Excerpted data >>
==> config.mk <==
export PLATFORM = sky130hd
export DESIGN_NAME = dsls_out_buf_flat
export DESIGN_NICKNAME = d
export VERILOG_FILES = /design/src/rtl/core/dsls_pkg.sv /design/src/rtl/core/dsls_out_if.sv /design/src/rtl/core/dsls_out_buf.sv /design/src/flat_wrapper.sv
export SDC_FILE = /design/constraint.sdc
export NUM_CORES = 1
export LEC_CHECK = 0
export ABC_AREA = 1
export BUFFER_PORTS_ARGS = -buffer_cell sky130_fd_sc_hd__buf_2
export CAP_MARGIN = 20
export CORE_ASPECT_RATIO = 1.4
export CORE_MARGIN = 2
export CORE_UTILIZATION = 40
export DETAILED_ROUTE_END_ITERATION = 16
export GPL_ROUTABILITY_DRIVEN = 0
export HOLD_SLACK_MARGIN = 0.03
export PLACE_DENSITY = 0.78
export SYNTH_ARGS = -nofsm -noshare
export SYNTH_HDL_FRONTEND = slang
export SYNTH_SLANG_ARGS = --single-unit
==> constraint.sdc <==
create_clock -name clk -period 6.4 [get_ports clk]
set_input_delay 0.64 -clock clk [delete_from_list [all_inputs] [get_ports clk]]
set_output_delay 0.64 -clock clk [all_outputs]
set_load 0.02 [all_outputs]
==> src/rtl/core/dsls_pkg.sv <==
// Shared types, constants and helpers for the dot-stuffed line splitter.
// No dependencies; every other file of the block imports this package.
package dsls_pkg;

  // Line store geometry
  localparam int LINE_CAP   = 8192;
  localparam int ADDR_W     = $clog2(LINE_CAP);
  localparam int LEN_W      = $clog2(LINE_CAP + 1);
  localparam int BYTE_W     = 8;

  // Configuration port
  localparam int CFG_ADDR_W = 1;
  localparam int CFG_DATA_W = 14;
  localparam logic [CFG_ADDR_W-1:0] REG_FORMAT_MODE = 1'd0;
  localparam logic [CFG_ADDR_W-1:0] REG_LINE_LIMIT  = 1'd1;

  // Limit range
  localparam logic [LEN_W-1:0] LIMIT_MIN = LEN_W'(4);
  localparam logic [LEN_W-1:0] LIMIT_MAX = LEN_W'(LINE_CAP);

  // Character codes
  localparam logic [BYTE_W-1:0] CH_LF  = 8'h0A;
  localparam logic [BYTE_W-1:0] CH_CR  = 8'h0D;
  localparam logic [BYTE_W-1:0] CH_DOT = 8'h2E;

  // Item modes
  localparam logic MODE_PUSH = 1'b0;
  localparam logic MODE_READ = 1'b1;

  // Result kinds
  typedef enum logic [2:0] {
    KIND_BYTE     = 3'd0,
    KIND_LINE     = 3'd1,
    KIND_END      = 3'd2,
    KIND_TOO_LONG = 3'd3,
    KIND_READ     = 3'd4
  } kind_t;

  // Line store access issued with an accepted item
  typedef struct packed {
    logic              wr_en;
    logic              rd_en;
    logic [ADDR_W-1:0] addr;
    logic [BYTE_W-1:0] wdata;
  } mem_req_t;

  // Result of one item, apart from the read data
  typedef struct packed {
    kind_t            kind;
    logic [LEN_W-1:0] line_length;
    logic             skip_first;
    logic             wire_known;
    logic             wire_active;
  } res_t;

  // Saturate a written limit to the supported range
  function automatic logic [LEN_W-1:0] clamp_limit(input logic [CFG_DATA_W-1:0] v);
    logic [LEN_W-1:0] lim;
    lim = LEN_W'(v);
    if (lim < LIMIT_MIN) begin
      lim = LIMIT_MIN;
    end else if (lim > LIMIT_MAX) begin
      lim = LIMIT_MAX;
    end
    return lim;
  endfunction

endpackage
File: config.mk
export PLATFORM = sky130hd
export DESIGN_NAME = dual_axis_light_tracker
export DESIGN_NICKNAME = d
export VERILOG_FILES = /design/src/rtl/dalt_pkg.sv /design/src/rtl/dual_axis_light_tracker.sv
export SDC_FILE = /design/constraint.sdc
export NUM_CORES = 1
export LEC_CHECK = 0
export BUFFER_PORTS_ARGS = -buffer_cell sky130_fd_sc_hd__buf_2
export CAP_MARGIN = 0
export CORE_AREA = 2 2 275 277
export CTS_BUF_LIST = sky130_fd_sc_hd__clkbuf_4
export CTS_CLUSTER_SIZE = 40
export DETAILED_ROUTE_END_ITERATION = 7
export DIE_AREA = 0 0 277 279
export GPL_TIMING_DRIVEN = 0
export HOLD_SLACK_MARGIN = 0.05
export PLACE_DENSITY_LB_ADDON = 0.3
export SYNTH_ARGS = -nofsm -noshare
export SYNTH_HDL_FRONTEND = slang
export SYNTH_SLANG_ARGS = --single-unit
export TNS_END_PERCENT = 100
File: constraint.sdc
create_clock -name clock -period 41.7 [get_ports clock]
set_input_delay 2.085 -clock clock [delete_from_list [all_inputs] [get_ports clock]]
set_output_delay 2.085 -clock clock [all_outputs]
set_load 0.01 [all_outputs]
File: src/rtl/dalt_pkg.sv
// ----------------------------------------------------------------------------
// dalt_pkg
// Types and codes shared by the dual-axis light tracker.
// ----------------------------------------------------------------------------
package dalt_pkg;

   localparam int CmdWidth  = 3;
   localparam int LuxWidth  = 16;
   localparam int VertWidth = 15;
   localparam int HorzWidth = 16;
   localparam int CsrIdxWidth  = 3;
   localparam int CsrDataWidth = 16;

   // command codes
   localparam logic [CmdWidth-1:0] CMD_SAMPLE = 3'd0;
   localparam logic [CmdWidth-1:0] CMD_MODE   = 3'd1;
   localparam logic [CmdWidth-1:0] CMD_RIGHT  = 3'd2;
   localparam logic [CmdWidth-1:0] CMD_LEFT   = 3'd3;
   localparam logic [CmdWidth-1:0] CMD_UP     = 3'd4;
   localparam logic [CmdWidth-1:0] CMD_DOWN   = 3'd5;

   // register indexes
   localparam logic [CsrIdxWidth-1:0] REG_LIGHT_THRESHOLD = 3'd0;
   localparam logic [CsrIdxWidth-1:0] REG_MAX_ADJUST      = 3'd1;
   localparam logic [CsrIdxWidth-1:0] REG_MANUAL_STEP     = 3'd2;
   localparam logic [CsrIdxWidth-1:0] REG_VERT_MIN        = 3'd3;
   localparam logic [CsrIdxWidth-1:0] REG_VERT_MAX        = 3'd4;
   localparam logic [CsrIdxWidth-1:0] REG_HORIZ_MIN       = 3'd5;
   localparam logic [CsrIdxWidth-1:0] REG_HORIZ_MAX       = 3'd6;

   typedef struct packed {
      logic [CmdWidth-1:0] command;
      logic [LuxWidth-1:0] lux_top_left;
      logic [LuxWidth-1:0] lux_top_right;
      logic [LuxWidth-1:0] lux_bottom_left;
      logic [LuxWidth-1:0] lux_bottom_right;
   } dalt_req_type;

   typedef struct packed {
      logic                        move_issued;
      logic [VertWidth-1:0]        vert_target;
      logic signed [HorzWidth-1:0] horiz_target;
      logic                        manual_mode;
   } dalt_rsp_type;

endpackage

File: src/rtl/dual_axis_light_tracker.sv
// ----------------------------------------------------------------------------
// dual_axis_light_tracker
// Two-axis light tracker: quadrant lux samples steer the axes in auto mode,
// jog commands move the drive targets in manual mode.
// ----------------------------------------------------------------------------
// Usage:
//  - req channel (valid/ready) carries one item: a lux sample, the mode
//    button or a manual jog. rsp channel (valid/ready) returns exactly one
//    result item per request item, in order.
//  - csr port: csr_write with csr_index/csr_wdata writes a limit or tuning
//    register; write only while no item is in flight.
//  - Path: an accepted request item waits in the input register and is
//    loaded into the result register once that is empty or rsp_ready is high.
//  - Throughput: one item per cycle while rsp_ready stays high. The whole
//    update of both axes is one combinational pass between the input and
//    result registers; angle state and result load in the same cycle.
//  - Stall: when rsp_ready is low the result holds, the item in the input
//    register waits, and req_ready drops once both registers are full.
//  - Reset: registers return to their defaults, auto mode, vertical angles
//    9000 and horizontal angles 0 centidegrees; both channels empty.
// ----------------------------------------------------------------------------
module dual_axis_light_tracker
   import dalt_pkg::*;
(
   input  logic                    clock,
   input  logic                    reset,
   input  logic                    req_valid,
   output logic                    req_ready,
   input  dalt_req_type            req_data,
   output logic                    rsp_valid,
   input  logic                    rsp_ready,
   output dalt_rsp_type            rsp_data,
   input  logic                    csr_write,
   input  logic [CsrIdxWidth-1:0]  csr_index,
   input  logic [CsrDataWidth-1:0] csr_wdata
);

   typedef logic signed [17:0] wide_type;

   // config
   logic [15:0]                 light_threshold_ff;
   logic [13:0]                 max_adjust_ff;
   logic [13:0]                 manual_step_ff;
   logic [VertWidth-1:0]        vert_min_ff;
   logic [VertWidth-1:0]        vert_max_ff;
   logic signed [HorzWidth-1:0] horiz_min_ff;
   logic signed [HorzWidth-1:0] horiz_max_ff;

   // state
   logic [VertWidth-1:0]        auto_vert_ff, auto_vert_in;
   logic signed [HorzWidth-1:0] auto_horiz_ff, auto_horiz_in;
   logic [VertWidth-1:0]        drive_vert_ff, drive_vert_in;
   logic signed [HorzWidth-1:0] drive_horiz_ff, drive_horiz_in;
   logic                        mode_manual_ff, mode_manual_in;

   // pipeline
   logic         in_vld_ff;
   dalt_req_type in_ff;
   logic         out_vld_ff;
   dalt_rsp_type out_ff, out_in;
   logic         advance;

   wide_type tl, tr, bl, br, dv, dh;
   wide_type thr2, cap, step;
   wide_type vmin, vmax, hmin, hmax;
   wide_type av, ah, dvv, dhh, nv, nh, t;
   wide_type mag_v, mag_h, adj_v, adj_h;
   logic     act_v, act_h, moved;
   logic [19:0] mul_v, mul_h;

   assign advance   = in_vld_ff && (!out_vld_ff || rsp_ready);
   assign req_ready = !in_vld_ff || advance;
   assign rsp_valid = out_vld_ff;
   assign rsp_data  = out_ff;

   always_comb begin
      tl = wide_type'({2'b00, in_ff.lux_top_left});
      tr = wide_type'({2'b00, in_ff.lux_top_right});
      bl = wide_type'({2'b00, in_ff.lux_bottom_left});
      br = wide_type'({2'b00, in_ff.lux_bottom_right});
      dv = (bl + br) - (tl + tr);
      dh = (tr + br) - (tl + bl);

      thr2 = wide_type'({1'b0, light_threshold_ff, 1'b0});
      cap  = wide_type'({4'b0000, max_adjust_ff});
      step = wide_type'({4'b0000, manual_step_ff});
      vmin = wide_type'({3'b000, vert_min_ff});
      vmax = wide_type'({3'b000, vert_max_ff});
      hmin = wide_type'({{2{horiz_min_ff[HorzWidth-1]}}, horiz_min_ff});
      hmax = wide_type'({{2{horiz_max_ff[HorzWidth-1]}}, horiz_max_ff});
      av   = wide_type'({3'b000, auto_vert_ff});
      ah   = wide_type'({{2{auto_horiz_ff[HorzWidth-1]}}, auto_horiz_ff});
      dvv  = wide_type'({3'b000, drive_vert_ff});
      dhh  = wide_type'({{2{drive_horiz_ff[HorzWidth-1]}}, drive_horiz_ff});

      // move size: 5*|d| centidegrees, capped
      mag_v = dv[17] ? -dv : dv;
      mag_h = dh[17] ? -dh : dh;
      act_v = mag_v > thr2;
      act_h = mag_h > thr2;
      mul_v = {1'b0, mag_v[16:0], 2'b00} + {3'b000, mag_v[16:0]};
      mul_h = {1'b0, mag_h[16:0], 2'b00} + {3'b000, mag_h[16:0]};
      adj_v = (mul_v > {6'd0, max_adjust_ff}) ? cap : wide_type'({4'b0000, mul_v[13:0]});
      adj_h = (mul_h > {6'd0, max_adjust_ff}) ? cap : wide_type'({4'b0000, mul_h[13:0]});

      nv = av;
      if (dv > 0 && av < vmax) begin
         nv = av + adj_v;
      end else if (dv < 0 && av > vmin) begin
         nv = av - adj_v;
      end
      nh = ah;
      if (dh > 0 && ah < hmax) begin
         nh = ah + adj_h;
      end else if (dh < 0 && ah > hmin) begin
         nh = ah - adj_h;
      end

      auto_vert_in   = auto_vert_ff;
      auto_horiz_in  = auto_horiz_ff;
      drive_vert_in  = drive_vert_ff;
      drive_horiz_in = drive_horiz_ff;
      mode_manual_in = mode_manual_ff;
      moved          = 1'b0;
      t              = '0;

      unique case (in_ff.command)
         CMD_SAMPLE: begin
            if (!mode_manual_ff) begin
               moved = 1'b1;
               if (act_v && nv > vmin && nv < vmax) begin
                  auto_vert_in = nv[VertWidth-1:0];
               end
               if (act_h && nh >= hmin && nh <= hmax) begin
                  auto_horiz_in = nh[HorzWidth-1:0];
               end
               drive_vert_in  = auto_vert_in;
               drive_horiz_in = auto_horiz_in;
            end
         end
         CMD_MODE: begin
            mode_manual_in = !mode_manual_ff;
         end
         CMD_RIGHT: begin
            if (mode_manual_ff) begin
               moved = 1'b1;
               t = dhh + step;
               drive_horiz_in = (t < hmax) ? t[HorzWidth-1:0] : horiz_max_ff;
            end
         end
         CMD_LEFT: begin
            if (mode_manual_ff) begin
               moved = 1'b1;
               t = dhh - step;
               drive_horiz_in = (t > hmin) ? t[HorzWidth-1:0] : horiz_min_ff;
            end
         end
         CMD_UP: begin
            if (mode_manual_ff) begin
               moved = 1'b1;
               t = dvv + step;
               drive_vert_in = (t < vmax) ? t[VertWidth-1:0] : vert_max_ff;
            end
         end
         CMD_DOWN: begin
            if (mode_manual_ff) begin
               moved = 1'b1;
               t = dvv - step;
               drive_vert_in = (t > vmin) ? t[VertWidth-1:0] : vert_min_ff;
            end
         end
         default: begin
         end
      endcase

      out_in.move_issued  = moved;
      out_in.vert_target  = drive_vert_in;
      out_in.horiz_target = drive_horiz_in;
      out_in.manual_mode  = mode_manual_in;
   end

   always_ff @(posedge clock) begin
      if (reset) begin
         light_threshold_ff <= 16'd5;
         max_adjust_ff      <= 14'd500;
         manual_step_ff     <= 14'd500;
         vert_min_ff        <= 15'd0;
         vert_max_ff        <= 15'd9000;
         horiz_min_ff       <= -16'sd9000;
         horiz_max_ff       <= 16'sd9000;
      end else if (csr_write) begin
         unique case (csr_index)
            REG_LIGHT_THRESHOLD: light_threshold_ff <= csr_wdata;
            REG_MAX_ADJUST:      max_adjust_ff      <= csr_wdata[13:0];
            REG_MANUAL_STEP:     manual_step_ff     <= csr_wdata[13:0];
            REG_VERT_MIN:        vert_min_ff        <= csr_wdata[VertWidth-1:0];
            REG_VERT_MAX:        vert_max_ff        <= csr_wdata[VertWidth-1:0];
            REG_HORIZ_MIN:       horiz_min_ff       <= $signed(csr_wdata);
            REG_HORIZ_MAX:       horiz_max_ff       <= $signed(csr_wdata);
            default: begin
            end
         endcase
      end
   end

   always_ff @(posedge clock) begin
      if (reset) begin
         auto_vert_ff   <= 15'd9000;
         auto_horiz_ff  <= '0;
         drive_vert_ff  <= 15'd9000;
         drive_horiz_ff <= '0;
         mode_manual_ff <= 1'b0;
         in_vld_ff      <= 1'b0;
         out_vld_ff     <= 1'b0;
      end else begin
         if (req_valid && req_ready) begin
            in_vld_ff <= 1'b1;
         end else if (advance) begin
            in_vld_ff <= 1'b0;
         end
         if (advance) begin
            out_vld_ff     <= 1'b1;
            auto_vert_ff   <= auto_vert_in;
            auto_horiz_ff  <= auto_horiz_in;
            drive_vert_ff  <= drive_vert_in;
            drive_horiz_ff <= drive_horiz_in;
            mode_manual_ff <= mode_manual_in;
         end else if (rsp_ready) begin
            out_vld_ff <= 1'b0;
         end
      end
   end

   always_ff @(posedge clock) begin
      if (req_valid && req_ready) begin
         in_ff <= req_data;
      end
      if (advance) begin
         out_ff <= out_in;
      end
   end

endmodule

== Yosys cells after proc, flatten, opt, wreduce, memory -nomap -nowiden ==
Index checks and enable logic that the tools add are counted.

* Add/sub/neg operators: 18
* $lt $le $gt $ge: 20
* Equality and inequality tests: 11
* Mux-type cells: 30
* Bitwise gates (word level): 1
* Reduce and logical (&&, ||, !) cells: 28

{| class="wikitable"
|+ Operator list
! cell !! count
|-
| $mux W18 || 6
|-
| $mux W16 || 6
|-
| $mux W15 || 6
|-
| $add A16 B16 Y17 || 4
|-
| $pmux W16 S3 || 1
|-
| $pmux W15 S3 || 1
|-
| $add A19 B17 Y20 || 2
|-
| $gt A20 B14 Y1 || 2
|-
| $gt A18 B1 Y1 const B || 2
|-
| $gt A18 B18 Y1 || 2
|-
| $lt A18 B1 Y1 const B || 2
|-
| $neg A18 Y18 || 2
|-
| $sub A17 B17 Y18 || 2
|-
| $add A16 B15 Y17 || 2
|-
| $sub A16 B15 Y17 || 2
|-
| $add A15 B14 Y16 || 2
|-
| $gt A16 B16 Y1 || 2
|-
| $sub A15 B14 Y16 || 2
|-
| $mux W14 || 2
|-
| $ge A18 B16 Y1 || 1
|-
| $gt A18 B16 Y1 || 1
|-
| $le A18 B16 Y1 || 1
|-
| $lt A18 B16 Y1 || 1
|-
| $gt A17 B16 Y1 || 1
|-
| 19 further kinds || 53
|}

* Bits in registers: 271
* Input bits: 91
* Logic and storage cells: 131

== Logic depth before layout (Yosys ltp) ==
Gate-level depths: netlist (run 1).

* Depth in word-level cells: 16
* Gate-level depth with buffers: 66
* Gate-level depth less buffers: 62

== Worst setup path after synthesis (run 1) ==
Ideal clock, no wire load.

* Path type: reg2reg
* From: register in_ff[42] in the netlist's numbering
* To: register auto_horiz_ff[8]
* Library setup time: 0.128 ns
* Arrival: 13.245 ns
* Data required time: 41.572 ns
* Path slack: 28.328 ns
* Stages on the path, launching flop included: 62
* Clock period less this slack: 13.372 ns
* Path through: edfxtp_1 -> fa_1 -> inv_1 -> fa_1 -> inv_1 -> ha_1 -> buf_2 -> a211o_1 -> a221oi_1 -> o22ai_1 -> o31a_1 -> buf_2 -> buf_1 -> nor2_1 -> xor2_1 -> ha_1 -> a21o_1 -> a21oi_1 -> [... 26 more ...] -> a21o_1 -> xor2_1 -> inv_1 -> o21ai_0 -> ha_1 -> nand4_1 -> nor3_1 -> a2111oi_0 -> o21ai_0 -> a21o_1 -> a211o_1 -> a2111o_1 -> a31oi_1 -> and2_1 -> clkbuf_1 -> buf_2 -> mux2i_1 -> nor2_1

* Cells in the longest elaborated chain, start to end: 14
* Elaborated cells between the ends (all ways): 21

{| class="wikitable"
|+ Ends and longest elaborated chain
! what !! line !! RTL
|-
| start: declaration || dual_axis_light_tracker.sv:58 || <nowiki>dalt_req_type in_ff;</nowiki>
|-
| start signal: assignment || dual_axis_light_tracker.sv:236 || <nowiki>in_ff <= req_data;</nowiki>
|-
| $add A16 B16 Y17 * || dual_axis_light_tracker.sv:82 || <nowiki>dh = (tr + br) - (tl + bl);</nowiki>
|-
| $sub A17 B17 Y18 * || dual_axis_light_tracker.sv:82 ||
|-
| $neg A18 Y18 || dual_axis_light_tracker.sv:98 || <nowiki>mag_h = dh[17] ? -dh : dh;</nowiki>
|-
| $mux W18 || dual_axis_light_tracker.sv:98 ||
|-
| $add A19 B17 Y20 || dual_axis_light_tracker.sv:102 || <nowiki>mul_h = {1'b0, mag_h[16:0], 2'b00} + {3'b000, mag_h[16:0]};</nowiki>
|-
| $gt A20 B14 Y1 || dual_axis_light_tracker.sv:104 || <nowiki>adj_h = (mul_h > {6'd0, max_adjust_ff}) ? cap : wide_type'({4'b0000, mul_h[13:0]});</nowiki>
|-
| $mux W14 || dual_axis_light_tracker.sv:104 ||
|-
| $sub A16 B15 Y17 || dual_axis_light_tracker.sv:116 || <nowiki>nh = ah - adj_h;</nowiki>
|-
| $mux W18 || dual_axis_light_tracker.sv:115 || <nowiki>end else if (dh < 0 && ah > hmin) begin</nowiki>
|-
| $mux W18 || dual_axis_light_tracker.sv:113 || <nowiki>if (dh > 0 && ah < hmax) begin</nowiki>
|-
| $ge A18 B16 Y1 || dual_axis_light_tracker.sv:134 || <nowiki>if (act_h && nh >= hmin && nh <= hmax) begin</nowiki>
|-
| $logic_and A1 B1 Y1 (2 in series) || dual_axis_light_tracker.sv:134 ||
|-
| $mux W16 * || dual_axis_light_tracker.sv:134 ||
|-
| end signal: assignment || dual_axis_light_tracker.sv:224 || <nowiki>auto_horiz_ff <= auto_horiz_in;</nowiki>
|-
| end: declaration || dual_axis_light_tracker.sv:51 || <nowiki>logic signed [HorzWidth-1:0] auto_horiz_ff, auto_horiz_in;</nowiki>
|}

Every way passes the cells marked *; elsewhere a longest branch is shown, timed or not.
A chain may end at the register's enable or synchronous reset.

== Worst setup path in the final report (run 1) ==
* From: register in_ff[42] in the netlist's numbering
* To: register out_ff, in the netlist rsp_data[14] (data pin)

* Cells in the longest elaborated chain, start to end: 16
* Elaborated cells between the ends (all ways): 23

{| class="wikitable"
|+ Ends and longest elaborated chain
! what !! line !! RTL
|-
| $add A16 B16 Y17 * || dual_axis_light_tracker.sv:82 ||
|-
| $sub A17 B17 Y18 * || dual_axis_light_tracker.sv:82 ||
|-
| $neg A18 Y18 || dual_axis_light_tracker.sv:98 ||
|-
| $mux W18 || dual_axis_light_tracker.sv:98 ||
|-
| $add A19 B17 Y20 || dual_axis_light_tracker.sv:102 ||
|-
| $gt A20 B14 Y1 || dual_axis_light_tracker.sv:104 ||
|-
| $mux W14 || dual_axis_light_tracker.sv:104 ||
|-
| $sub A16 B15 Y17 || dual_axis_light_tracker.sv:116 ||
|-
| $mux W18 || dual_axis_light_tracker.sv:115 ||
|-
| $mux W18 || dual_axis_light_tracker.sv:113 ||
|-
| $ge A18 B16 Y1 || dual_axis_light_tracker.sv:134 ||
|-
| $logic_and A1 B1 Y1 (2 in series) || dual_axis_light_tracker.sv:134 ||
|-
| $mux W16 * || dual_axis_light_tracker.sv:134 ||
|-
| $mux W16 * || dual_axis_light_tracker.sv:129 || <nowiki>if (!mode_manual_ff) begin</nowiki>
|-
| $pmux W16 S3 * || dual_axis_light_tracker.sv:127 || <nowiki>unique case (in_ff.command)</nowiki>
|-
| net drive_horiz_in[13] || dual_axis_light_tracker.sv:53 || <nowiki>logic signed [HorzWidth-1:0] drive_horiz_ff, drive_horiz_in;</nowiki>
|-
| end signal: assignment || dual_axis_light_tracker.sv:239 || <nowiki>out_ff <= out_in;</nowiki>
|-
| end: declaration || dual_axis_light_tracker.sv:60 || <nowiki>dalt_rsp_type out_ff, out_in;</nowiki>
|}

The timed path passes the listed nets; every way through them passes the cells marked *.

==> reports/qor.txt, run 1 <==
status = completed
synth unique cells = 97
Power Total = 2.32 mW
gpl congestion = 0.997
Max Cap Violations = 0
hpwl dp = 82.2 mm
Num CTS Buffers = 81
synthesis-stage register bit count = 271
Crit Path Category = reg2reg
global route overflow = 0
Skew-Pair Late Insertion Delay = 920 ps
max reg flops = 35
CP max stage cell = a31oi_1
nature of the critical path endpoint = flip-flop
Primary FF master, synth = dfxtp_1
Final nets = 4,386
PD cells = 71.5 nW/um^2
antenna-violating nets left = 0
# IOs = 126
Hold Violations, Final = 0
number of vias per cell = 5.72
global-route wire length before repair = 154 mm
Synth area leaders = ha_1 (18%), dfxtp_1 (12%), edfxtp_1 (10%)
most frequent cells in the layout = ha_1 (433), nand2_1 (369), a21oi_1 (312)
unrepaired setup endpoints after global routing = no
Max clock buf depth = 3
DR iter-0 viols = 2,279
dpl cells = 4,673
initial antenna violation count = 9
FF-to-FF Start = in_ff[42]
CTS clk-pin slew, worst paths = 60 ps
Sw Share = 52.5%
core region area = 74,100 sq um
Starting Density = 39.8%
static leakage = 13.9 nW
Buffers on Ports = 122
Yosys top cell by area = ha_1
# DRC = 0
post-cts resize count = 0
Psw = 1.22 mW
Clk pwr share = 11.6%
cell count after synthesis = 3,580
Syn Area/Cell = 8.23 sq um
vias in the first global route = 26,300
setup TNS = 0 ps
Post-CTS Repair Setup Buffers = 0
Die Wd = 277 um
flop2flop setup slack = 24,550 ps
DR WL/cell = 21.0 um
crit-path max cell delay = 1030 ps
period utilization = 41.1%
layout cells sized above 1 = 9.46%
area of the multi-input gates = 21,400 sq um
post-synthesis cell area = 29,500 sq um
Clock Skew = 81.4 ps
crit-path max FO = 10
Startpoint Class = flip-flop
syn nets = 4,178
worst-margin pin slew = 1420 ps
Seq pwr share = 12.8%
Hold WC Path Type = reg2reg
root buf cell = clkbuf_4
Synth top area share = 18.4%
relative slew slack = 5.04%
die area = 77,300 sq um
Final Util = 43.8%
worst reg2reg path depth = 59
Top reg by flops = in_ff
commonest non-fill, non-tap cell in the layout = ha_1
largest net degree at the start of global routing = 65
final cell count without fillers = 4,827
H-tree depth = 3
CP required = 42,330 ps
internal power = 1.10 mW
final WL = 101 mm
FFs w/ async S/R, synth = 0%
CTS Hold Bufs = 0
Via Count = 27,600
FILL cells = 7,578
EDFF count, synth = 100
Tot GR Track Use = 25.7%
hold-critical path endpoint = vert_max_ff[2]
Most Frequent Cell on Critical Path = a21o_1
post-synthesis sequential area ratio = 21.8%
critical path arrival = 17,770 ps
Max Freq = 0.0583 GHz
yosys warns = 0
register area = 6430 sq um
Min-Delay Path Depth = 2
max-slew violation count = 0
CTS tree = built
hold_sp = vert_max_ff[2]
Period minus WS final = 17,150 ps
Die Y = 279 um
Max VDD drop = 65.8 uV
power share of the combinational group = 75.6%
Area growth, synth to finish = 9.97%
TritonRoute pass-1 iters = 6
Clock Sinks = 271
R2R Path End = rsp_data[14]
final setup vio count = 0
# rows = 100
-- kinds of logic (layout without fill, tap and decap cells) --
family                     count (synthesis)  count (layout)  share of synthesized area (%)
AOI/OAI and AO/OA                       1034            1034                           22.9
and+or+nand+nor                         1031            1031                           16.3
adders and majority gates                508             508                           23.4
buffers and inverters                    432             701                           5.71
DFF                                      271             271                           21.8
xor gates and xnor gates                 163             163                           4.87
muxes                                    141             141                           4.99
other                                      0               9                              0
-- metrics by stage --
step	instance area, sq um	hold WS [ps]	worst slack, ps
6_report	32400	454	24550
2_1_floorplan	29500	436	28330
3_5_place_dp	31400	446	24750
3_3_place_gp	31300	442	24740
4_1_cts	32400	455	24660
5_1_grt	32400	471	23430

Task requirements >> Stop at the line containing "create_clock -name clk". Please print exactly every line before it from the start of the records, plus that line itself, and nothing else.

Result of this task >>
==> config.mk <==
export PLATFORM = sky130hd
export DESIGN_NAME = dsls_out_buf_flat
export DESIGN_NICKNAME = d
export VERILOG_FILES = /design/src/rtl/core/dsls_pkg.sv /design/src/rtl/core/dsls_out_if.sv /design/src/rtl/core/dsls_out_buf.sv /design/src/flat_wrapper.sv
export SDC_FILE = /design/constraint.sdc
export NUM_CORES = 1
export LEC_CHECK = 0
export ABC_AREA = 1
export BUFFER_PORTS_ARGS = -buffer_cell sky130_fd_sc_hd__buf_2
export CAP_MARGIN = 20
export CORE_ASPECT_RATIO = 1.4
export CORE_MARGIN = 2
export CORE_UTILIZATION = 40
export DETAILED_ROUTE_END_ITERATION = 16
export GPL_ROUTABILITY_DRIVEN = 0
export HOLD_SLACK_MARGIN = 0.03
export PLACE_DENSITY = 0.78
export SYNTH_ARGS = -nofsm -noshare
export SYNTH_HDL_FRONTEND = slang
export SYNTH_SLANG_ARGS = --single-unit
==> constraint.sdc <==
create_clock -name clk -period 6.4 [get_ports clk]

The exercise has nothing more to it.